The following anecdote illustrates better than anything else an all too prevalent attitude toward the immigrant employee.

While I was talking with one of the nurses a Hungarian, small and dirty, violently gesticulating and speaking broken English, came bursting into the room next ours. The employment manager stepped in from the next room to try to quell the disturbance. When I passed through, the nurses and the employment manager were standing in

great annoyance, laughing at this little man. He was so frantically eager to make them understand his trouble that he was weeping at his inability to do so, while they merely grinned at him. The employment manager explained the trouble:

"Oh, that man's wife is sick and he wants us to pay the meat bill." Then he laughed.

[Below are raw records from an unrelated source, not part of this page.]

$ cat config.mk
export PLATFORM = sky130hd
export DESIGN_NAME = lut_rw_seq_flat
export DESIGN_NICKNAME = d
export VERILOG_FILES = /design/src/rtl/lut_rw_seq_pkg.sv /design/src/rtl/lut_rw_seq_if.sv /design/src/rtl/lut_storage_ram.sv /design/src/rtl/lut_rw_seq.sv /design/src/flat_wrapper.sv
export SDC_FILE = /design/constraint.sdc
export NUM_CORES = 1
export LEC_CHECK = 0
export CAP_MARGIN = 25
export CELL_PAD_IN_SITES_DETAIL_PLACEMENT = 2
export CELL_PAD_IN_SITES_GLOBAL_PLACEMENT = 2
export CORE_MARGIN = 5
export CORE_UTILIZATION = 40
export DETAILED_ROUTE_END_ITERATION = 16
export MAX_ROUTING_LAYER = met4
export PLACE_DENSITY = 0.77
export SYNTH_ARGS = -nofsm -noshare
export SYNTH_HDL_FRONTEND = slang
export SYNTH_SLANG_ARGS = --single-unit
$ cat constraint.sdc
create_clock -name clk -period 3.27 [get_ports clk]
set_input_delay 0.327 -clock clk [delete_from_list [all_inputs] [get_ports clk]]
set_output_delay 0.327 -clock clk [all_outputs]
set_load 0.05 [all_outputs]
$ cat src/rtl/lut_rw_seq_pkg.sv
// Shared types and default sizing for the writable lookup table.
package lut_pkg;

   typedef enum logic [0:0] {
      INIT,
      RUN
   } lut_state_t;

   localparam int unsigned LUT_DEFAULT_DEPTH  = 32;
   localparam int unsigned LUT_DEFAULT_DATA_W = 8;
   localparam int unsigned LUT_DEFAULT_BASE   = 60;
   localparam int unsigned LUT_DEFAULT_COUNT  = 14;

endpackage

$ cat src/rtl/lut_rw_seq_if.sv
// Read/write/control bundle between the datapath and the lookup table.
interface lut_rw_seq_if #(
   parameter int unsigned ADDR_W = 5,
   parameter int unsigned DATA_W = 8
);
   logic              reinit;
   logic              init_busy;
   logic              rd_req;
   logic [ADDR_W-1:0] rd_addr;
   logic              rd_ready;
   logic              rd_valid;
   logic [DATA_W-1:0] rd_data;
   logic              wr_en;
   logic [ADDR_W-1:0] wr_addr;
   logic [DATA_W-1:0] wr_data;

   modport master (
      output reinit, rd_req, rd_addr, wr_en, wr_addr, wr_data,
      input  init_busy, rd_ready, rd_valid, rd_data
   );

   modport slave (
      input  reinit, rd_req, rd_addr, wr_en, wr_addr, wr_data,
      output init_busy, rd_ready, rd_valid, rd_data
   );
endinterface

$ cat src/rtl/lut_storage_ram.sv
// Plain DEPTH x DATA_W storage: one write port, one registered read port, no reset.
module lut_storage_ram #(
   parameter int unsigned DEPTH  = 32,
   parameter int unsigned DATA_W = 8,
   parameter int unsigned ADDR_W = $clog2(DEPTH)
) (
   input  logic              i_clk,
   input  logic              i_we,
   input  logic [ADDR_W-1:0] i_waddr,
   input  logic [DATA_W-1:0] i_wdata,
   input  logic              i_re,
   input  logic [ADDR_W-1:0] i_raddr,
   output logic [DATA_W-1:0] o_rdata
);

   logic [DATA_W-1:0] r_mem [DEPTH];
   logic [DATA_W-1:0] r_rdata;

   // Write and read share the edge; the read sees the pre-write contents.
   always_ff @(posedge i_clk) begin
      if (i_we) begin
         r_mem[i_waddr] <= i_wdata;
      end
      if (i_re) begin
         r_rdata <= r_mem[i_raddr];
      end
   end

   assign o_rdata = r_rdata;

endmodule

$ cat src/rtl/lut_rw_seq.sv
// Writable lookup table with a self-initialising sweep and a valid-handshaked read port.
// Optional build macro LUT_FWD_EN: a same-edge write and accepted read to one address
// returns the new write data instead of the old contents.
module lut_rw_seq
   import lut_pkg::*;
#(
   parameter  int unsigned DEPTH      = LUT_DEFAULT_DEPTH,
   parameter  int unsigned DATA_W     = LUT_DEFAULT_DATA_W,
   parameter  int unsigned INIT_BASE  = LUT_DEFAULT_BASE,
   parameter  int unsigned INIT_COUNT = LUT_DEFAULT_COUNT,
   localparam int unsigned ADDR_W     = $clog2(DEPTH)
) (
   input logic         clk,
   input logic         reset_n,
   lut_rw_seq_if.slave bus
);

   localparam logic [ADDR_W-1:0] LAST_IDX = ADDR_W'(DEPTH - 1);
   localparam logic [ADDR_W:0]   DEPTH_L  = (ADDR_W + 1)'(DEPTH);

   lut_state_t        r_state, w_state_d;
   logic [ADDR_W-1:0] r_idx, w_idx_d;

   logic              w_rd_accept;
   logic              w_rd_in_range;
   logic              w_wr_in_range;
   logic              w_fwd_hit;
   logic [DATA_W-1:0] w_init_val;

   logic              w_ram_we;
   logic [ADDR_W-1:0] w_ram_waddr;
   logic [DATA_W-1:0] w_ram_wdata;
   logic [DATA_W-1:0] w_ram_q;

   logic              r_rd_valid;
   logic              r_sel_zero;
   logic              r_sel_fwd;
   logic [DATA_W-1:0] r_fwd_data;

   // Out-of-range addresses only exist when DEPTH is not a power of two.
   assign w_rd_in_range = {1'b0, bus.rd_addr} < DEPTH_L;
   assign w_wr_in_range = {1'b0, bus.wr_addr} < DEPTH_L;

   assign bus.rd_ready  = (r_state == RUN) && !bus.reinit;
   assign bus.init_busy = (r_state == INIT);
   assign w_rd_accept   = bus.rd_req && bus.rd_ready;

   // Sweep value wraps at DATA_W bits.
   assign w_init_val = (32'(r_idx) < INIT_COUNT) ? DATA_W'(INIT_BASE + 32'(r_idx)) : '0;

   // State and sweep index register.
   always_ff @(posedge clk) begin
      if (!reset_n) begin
         r_state <= INIT;
         r_idx   <= '0;
      end else begin
         r_state <= w_state_d;
         r_idx   <= w_idx_d;
      end
   end

   // Next-state: sweep every entry once, then serve until reinit.
   always_comb begin
      w_state_d = r_state;
      w_idx_d   = r_idx;
      unique case (r_state)
         INIT: begin
            if (bus.reinit) begin
               w_idx_d = '0;
            end else if (r_idx == LAST_IDX) begin
               w_state_d = RUN;
               w_idx_d   = '0;
            end else begin
               w_idx_d = r_idx + ADDR_W'(1);
            end
         end
         RUN: begin
            if (bus.reinit) begin
               w_state_d = INIT;
               w_idx_d   = '0;
            end
         end
      endcase
   end

   // Write port mux: sweep owns the RAM in INIT, user writes only in RUN.
   always_comb begin
      w_ram_we    = 1'b0;
      w_ram_waddr = bus.wr_addr;
      w_ram_wdata = bus.wr_data;
      if (r_state == INIT) begin
         w_ram_we    = 1'b1;
         w_ram_waddr = r_idx;
         w_ram_wdata = w_init_val;
      end else if (bus.wr_en && !bus.reinit && w_wr_in_range) begin
         w_ram_we = 1'b1;
      end
   end

`ifdef LUT_FWD_EN
   assign w_fwd_hit = w_rd_accept && w_ram_we && (bus.wr_addr == bus.rd_addr);
`else
   assign w_fwd_hit = 1'b0;
`endif

   lut_storage_ram #(
      .DEPTH  (DEPTH),
      .DATA_W (DATA_W),
      .ADDR_W (ADDR_W)
   ) u_ram (
      .i_clk   (clk),
      .i_we    (w_ram_we),
      .i_waddr (w_ram_waddr),
      .i_wdata (w_ram_wdata),
      .i_re    (w_rd_accept && w_rd_in_range),
      .i_raddr (bus.rd_addr),
      .o_rdata (w_ram_q)
   );

   // Read result selectors; the RAM output itself holds between accepts.
   always_ff @(posedge clk) begin
      if (!reset_n) begin
         r_rd_valid <= 1'b0;
         r_sel_zero <= 1'b1;
         r_sel_fwd  <= 1'b0;
         r_fwd_data <= '0;
      end else begin
         r_rd_valid <= w_rd_accept;
         if (w_rd_accept) begin
            r_sel_zero <= !w_rd_in_range;
            r_sel_fwd  <= w_fwd_hit;
            r_fwd_data <= bus.wr_data;
         end
      end
   end

   assign bus.rd_valid = r_rd_valid;
   assign bus.rd_data  = r_sel_zero ? '0 : (r_sel_fwd ? r_fwd_data : w_ram_q);

endmodule

$ cat src/flat_wrapper.sv
// flat-port wrapper written by rule: the top's interface ports become plain ports
module lut_rw_seq_flat import lut_pkg::*;
#(
   parameter  int unsigned DEPTH      = LUT_DEFAULT_DEPTH,
   parameter  int unsigned DATA_W     = LUT_DEFAULT_DATA_W,
   parameter  int unsigned INIT_BASE  = LUT_DEFAULT_BASE,
   parameter  int unsigned INIT_COUNT = LUT_DEFAULT_COUNT,
   localparam int unsigned ADDR_W     = $clog2(DEPTH)
)
  (clk, reset_n, bus_reinit, bus_rd_req, bus_rd_addr, bus_wr_en, bus_wr_addr, bus_wr_data, bus_init_busy, bus_rd_ready, bus_rd_valid, bus_rd_data);
  lut_rw_seq_if #(.ADDR_W((5)), .DATA_W(DATA_W)) bus_i ();
  input logic clk;
  input logic reset_n;
  input wire logic [$bits(bus_i.reinit)-1:0] bus_reinit;
  input wire logic [$bits(bus_i.rd_req)-1:0] bus_rd_req;
  input wire logic [$bits(bus_i.rd_addr)-1:0] bus_rd_addr;
  input wire logic [$bits(bus_i.wr_en)-1:0] bus_wr_en;
  input wire logic [$bits(bus_i.wr_addr)-1:0] bus_wr_addr;
  input wire logic [$bits(bus_i.wr_data)-1:0] bus_wr_data;
  output wire logic [$bits(bus_i.init_busy)-1:0] bus_init_busy;
  output wire logic [$bits(bus_i.rd_ready)-1:0] bus_rd_ready;
  output wire logic [$bits(bus_i.rd_valid)-1:0] bus_rd_valid;
  output wire logic [$bits(bus_i.rd_data)-1:0] bus_rd_data;
  assign bus_i.reinit = bus_reinit;
  assign bus_i.rd_req = bus_rd_req;
  assign bus_i.rd_addr = bus_rd_addr;
  assign bus_i.wr_en = bus_wr_en;
  assign bus_i.wr_addr = bus_wr_addr;
  assign bus_i.wr_data = bus_wr_data;
  assign bus_init_busy = bus_i.init_busy;
  assign bus_rd_ready = bus_i.rd_ready;
  assign bus_rd_valid = bus_i.rd_valid;
  assign bus_rd_data = bus_i.rd_data;
  lut_rw_seq #(.DEPTH(DEPTH), .DATA_W(DATA_W), .INIT_BASE(INIT_BASE), .INIT_COUNT(INIT_COUNT)) u_core (.clk(clk), .reset_n(reset_n), .bus(bus_i));
endmodule
Yosys cells after proc, flatten, opt, wreduce, memory -nomap -nowiden
Memories as Yosys holds them, arrays and structs flattened. A register that Yosys moved wholly into a read port is not among the register bits. Index checks and enable logic that the tools add are counted.

Register bits after elaboration: 8. Memory bits (writable): 256. Input bits: 23. Output and inout port bits: 11. Logic and storage cells: 31. Memories kept: 1.

Memory list: u_core.u_ram.r_mem (words 32, bits a word 8, read ports 1, clocked after memory_dff 1, wr ports 1, RTL line lut_storage_ram.sv:16) `logic [DATA_W-1:0] r_mem [DEPTH];`.

$add $sub $neg: 2. Order comparisons: 1. Equal/unequal tests: 2. Multiplexer cells: 16. Bitwise operators: 1. Reductions and logical operators: 4.

Operator list (count): $mux W8 (3); $mux W5 (4); $pmux W5 S2 (1); $add A6 B5 Y7 const A (1); $mux W1 (7); $add A5 B1 Y5 const B (1); $eq A5 B5 Y1 const B (1); $lt A5 B4 Y1 const B (1); $logic_and A1 B1 Y1 (3); $ne A2 B2 Y1 const B (1); $pmux W1 S2 (1); $logic_not A1 Y1 (1); $not A1 Y1 (1).

Depth between registers and ports, before layout
Depth in word-level cells: 6. Gate-level depth with buffers: 6. Gate-level depth less buffers: 6.

Hierarchy
Synthesis repeated with hierarchy kept, for this count alone.

Cells, all modules: 501. Area, all modules: 10741.6 um2.

Modules (own cells, without submodules): lut_storage_ram (times used 1, cells each 417, area each 10133.5 um2, sequential area each 7927.6 um2); lut_rw_seq (times used 1, cells each 84, area each 608.1 um2, sequential area each 160.2 um2).

Least setup slack after synthesis
OpenSTA, ideal clock, no wires.

Path kind: register to register. From: reg u_core.r_state. To: mem u_core.u_ram.r_mem[0][5] (data pin). Library setup time: 0.563 ns. Arrival time: 2.557 ns. Required time: 2.707 ns. Path slack: 0.150 ns. Stages on the path, launching flop included: 4. Buffers on the path: 2. Clock period less this slack: 3.120 ns. Cell sequence: dfxtp_1 > clkbuf_1 > clkbuf_1 > o41ai_1.

Word-level cells in the longest chain between the ends: 1.

RTL lines: start: declaration (RTL line lut_rw_seq.sv:21) `lut_state_t r_state, w_state_d;`; start signal: assignment (RTL line lut_rw_seq.sv:57) `r_state <= w_state_d;`; $mux W8 (RTL line lut_rw_seq.sv:91) `if (r_state == INIT) begin`; via u_core.u_ram.i_wdata[5] (RTL line lut_storage_ram.sv:10) `input logic [DATA_W-1:0] i_wdata,`; end: declaration (RTL line lut_storage_ram.sv:16).

The timed path passes the listed nets, and every way through them passes these cells.

Worst setup path in the final report
From: reg u_core.r_state. To: out bus_rd_ready.

Word-level cells in the longest chain between the ends: 1.

RTL lines: $logic_and A1 B1 Y1 (RTL line lut_rw_seq.sv:44) `assign bus.rd_ready = (r_state == RUN) && !bus.reinit;`; end: declaration (RTL line flat_wrapper.sv:21) `output wire logic [$bits(bus_i.rd_ready)-1:0] bus_rd_ready;`.

No other way between the ends.

==> results.md <==
Timing:
- At the pin with the least slew margin, the transition time is 1000 ps.
- Setup total negative slack on the finished layout was measured at 0 ps.
- The worst path setup slack after routing is 399 ps.
- Hold is met by 390 ps.
- The number of max-slew violations in the final report came to 0.
- In the finished design, the share of the clock period the worst path needs comes to 0.878.
- The number of failing setup endpoints in the final timing report is 0.
- Setup repair after global routing left no endpoint under its margin.
- The number of hold violations in the final report was 0.
- Static timing analysis puts the maximum clock frequency at 0.348 GHz.
- Counting I/O delays and the setup requirement, the final critical path takes 2870 ps.
- In this run the tightest slew margin relative to its limit is 0.330.
- Clock skew on the completed layout was measured at 7.56 ps.

Global route:
- The remaining global-route overflow is 0.
- Entering global routing, the biggest net connects 48 pins.
- For this run, the total global-route usage over all layers was measured as 0.197.
- The number of antenna violations at the first check in global routing is 0.
- The first global-routing pass estimated 42800 um of wire.
- The number of global-route vias before repair is 5924.

Hold path:
- The terminating pin of the worst hold path is u_core.r_sel_zero$_SDFFE_PN1P_.
- Counting instances, the worst hold path has a depth of 2.
- The tightest min-delay check is of the in -> reg type.
- The critical hold path startpoint is reset_n.

Drt:
- Dividing the detail-routed via count by the number of cells gives 5.74.
- The number of DRC violations after detailed-routing iteration 0 is 502.
- The overall routed net length is 28600 um.
- The routed layout has 5380 vias.
- The number of detailed-route iterations in the first pass is 5.
- The number of DRC violations after detailed routing is 0.
- In the final routed layout, each cell accounts on average for 30.5 um.
- The remaining number of nets flagged by the antenna check after routing is 0.

Floorplanning:
- The floorplan step defined a core boundary enclosing 0.0267 mm2.
- The floorplan step defined a die boundary enclosing 0.0303 mm2.
- The number of I/O pins is 34.
- The die outline width is 174 um.
- The floorplan has 60 rows.
- The y dimension of the die is 174 um.
- For this configuration, the core starts out at a cell density of 0.403.

CTS:
- The total clock sinks is 272.
- Clock-pin slew was measured on the worst setup and hold paths at 60 ps.
- Counting the buffers created by CTS gives 27.
- The depth of the CTS H-tree is 1.
- The clock network latency to the later pin of the worst-skew pair is 520 ps.
- TritonCTS built the clock tree.
- After clock tree synthesis, the flow added hold-fix buffers numbering 0.
- Gates resized during post-CTS repair numbered 0.
- Buffers added to address setup during post-CTS repair amount to 0.
- The maximum clock insertion buffer count is 3.
- The root buffer cell chosen for the clock tree is sky130_fd_sc_hd__clkbuf_16.

Final layout:
- Summing all multi-input logic gate instances after layout gives 0.00260 mm2.
- After routing the design area is 0.0125 mm2.
- The most common library cell in the layout ignoring fill and taps is sky130_fd_sc_hd__edfxtp_1.
- At the end of the flow the core is filled with cells to 0.469.
- The area growth from synthesis to layout is 16.3%.
- The sequential cell area in the final layout is 0.00809 mm2.
- Leaving out fill and tap cells, the most frequent cells in the layout are sky130_fd_sc_hd__edfxtp_1, sky130_fd_sc_hd__mux4_2, sky130_fd_sc_hd__nor2_1.
- Excluding fillers, the count of instances in the completed layout stands at 938.
- After the last flow step, the layout net total stands at 606.
- The share of final-layout standard cells stronger than drive strength 1 is 0.285.
- The filler cells instantiated in the layout total 2399.
- 0 antenna diodes ended up in the layout.

Setup path:
- The flop-to-flop setup slack is 580 ps.
- The worst register-to-register path ends at u_core.u_ram.r_mem[1][5]$_DFFE_PP_.
- The path depth of the worst reg2reg path is 3.
- The worst setup path is captured at an output pin.
- The kind of launch point of the worst setup path is a flip-flop.
- For the worst setup path, the data required time is 2940 ps.
- Data arrives at the worst endpoint at 2540 ps.
- The worst setup path is of the reg -> out kind.
- The worst-path maximum fanout is 17.
- The worst flop-to-flop path startpoint is u_core.r_state$_SDFF_PN0_.

Placed design:
- Once placement finished, the instance area stood at 0.0118 mm2.
- The count of buffers from port buffering is 33.
- At the placement stage, the worst setup path has a slack of 565 ps.
- Summed over all nets, the half-perimeter wirelength after detailed placement is 19600 um.
- Including well taps, the total number of placed cells is 890.
- The weighted congestion at the end of routability-driven global placement is 0.793.

Logic synthesis:
- The number of nets produced by synthesis is 530.
- Of the post-synthesis cell area, the dominant cell type holds 0.736.
- Measured against the total synthesized area, the mux share comes to 0.181.
- The number of distinct library cells after synthesis is 31.
- The synthesized area per cell is 21.5 um2.
- The synthesized design spends more area on one cell type than any other, namely sky130_fd_sc_hd__edfxtp_1.
- The sequential area share after synthesis is 0.751.
- After synthesis, the largest family of logic cells by area is multiplexers.
- Of the total synthesized cell area, the portion taken by XOR and XNOR cells is 0.
- Of the total synthesized cell area, the portion taken by AND, OR, NAND and NOR gates is 0.0350.
- The arithmetic-cell share of the synthesized area counting full adders, half adders and majority gates is 0.00581.
- The post-synthesis instance total is 502.
- The number of warnings issued by yosys is 0.
- The synthesized cell area is 0.0108 mm2.
- Counting flops and latches in the post-synthesis netlist gives 272.
- In the post-synthesis netlist, the biggest area contributors are sky130_fd_sc_hd__edfxtp_1, sky130_fd_sc_hd__mux4_2, sky130_fd_sc_hd__dfxtp_1.
- The complex-gate fraction of the synthesized area is 0.0139.

Power:
- The leakage power summed over all cells is 3.95 nW.
- The total power consumption of the routed design is 6.86 mW.
- The share of total power dissipated in sequential elements is 0.554.
- Power spread over the standard cell area amounts to 547 mW/mm2.
- The share of total power dissipated in the clock network is 0.402.
- The combinational share of power is 0.044.
- The internal portion of total power is 5.46 mW.
- The switching component of the power is 1.39 mW.
- The largest vdd supply drop is 0.294 mV.
- Of the total power, the share spent switching nets is 0.203.

Job:
- The max-capacitance violation count is 0.

Status:
- The run finished with clean final reports.
==> metal layers <==
metal,GRT usage,routed length [um],vias to the layer above
met1,0.274,12400,2943
met5,-,0,-
met2,0.317,14200,173
li1,-,-,2236
met4,0.0333,363,0
met3,0.0313,1630,28
==> synth_stat cells <==
| cell type | instances |
|---|---|
| sky130_fd_sc_hd__mux2_2 | 10 |
| sky130_fd_sc_hd__o21ai_1 | 2 |
| sky130_fd_sc_hd__ha_1 | 5 |
| sky130_fd_sc_hd__clkbuf_1 | 11 |
| sky130_fd_sc_hd__o211ai_1 | 2 |
| sky130_fd_sc_hd__buf_6 | 1 |
| sky130_fd_sc_hd__buf_1 | 5 |
| sky130_fd_sc_hd__and2_1 | 3 |
| sky130_fd_sc_hd__nor2b_1 | 10 |
| sky130_fd_sc_hd__and3_1 | 4 |
| sky130_fd_sc_hd__edfxtp_1 | 264 |
| sky130_fd_sc_hd__buf_4 | 6 |
| sky130_fd_sc_hd__a21oi_1 | 3 |
| sky130_fd_sc_hd__o21ai_0 | 14 |
| sky130_fd_sc_hd__nand3_1 | 4 |
| sky130_fd_sc_hd__nor3b_1 | 4 |
| sky130_fd_sc_hd__o41ai_1 | 1 |
| sky130_fd_sc_hd__and3b_1 | 3 |
| sky130_fd_sc_hd__and4b_1 | 1 |
| sky130_fd_sc_hd__inv_1 | 5 |
| sky130_fd_sc_hd__nand2b_1 | 2 |
| sky130_fd_sc_hd__a22o_1 | 2 |
| sky130_fd_sc_hd__nor2_1 | 38 |
| sky130_fd_sc_hd__nand2_1 | 5 |
| sky130_fd_sc_hd__nor3_1 | 2 |
| sky130_fd_sc_hd__mux4_2 | 80 |
| sky130_fd_sc_hd__dfxtp_1 | 8 |
| sky130_fd_sc_hd__buf_2 | 1 |
| sky130_fd_sc_hd__o31ai_1 | 1 |
| sky130_fd_sc_hd__mux2i_1 | 4 |
| sky130_fd_sc_hd__a31oi_1 | 1 |
==> state kept, by name, indices dropped and copies added (netlist names) <==
register / cells
u_core.r_sel_zero: 1
u_core.bus.rd_valid: 1
u_core.r_state: 1
u_core.u_ram.o_rdata: 8
u_core.u_ram.r_mem: 256
u_core.r_idx: 5
==> how the worst max path moves through the flow <==
| stage | end | depth (start not counted) | from |
|---|---|---|---|
| 6_report | bus_rd_ready | 3 | u_core.r_state$_SDFF_PN0_ |
| 4_1_cts | bus_rd_ready | 3 | u_core.r_state$_SDFF_PN0_ |
| 3_3_place_gp | u_core.u_ram.r_mem[9][2]$_DFFE_PP_ | 5 | bus_reinit |
| 2_1_floorplan | u_core.u_ram.r_mem[0][5]$_DFFE_PP_ | 3 | u_core.r_state$_SDFF_PN0_ |
| 3_5_place_dp | u_core.u_ram.r_mem[1][5]$_DFFE_PP_ | 4 | bus_wr_addr[3] |
| 5_1_grt | bus_rd_ready | 3 | u_core.r_state$_SDFF_PN0_ |
==> cell families after synthesis <==
group,count (synthesis)
flip-flops,272
AND/OR/NAND/NOR,76
multiplexers,94
adder cells (fa/ha/maj),5
buffers and inverters,29
AO/OA/AOI/OAI,26
==> cell type report <==
| class | count | share of cell area |
|---|---|---|
| Clock inverter | 11 | 0.00409 |
| Timing Repair Buffer | 71 | 0.0505 |
| Tap cell | 341 | 0.0341 |
| Inverter | 5 | 0.00150 |
| Multi-Input combinational cell | 201 | 0.207 |
| Clock buffer | 37 | 0.0569 |
| Sequential cell | 272 | 0.645 |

How many facts lay behind that statement it is hard to say, nor was any sincere attempt made to find out from the man the specific cause of his distress. He went out, returning in a few moments, still shaken by his excitement, to find the door ordered locked against his re-entry.

The industrial physician needs more than medical knowledge to deal with the problems presented by the immigrants in industry. It is difficult for him to feel anything but exasperation at the personal uncleanliness of an immigrant employee. Does he, however, know what the race habits of this people were with regard to bathing, or what bathing facilities this particular man now has in his American home? To accomplish the best results in preventing accidents, curing disease, and promoting health and efficiency among foreign-born employees requires both a consciousness of immigrant backgrounds and a knowledge of the conditions under which immigrants live in this country.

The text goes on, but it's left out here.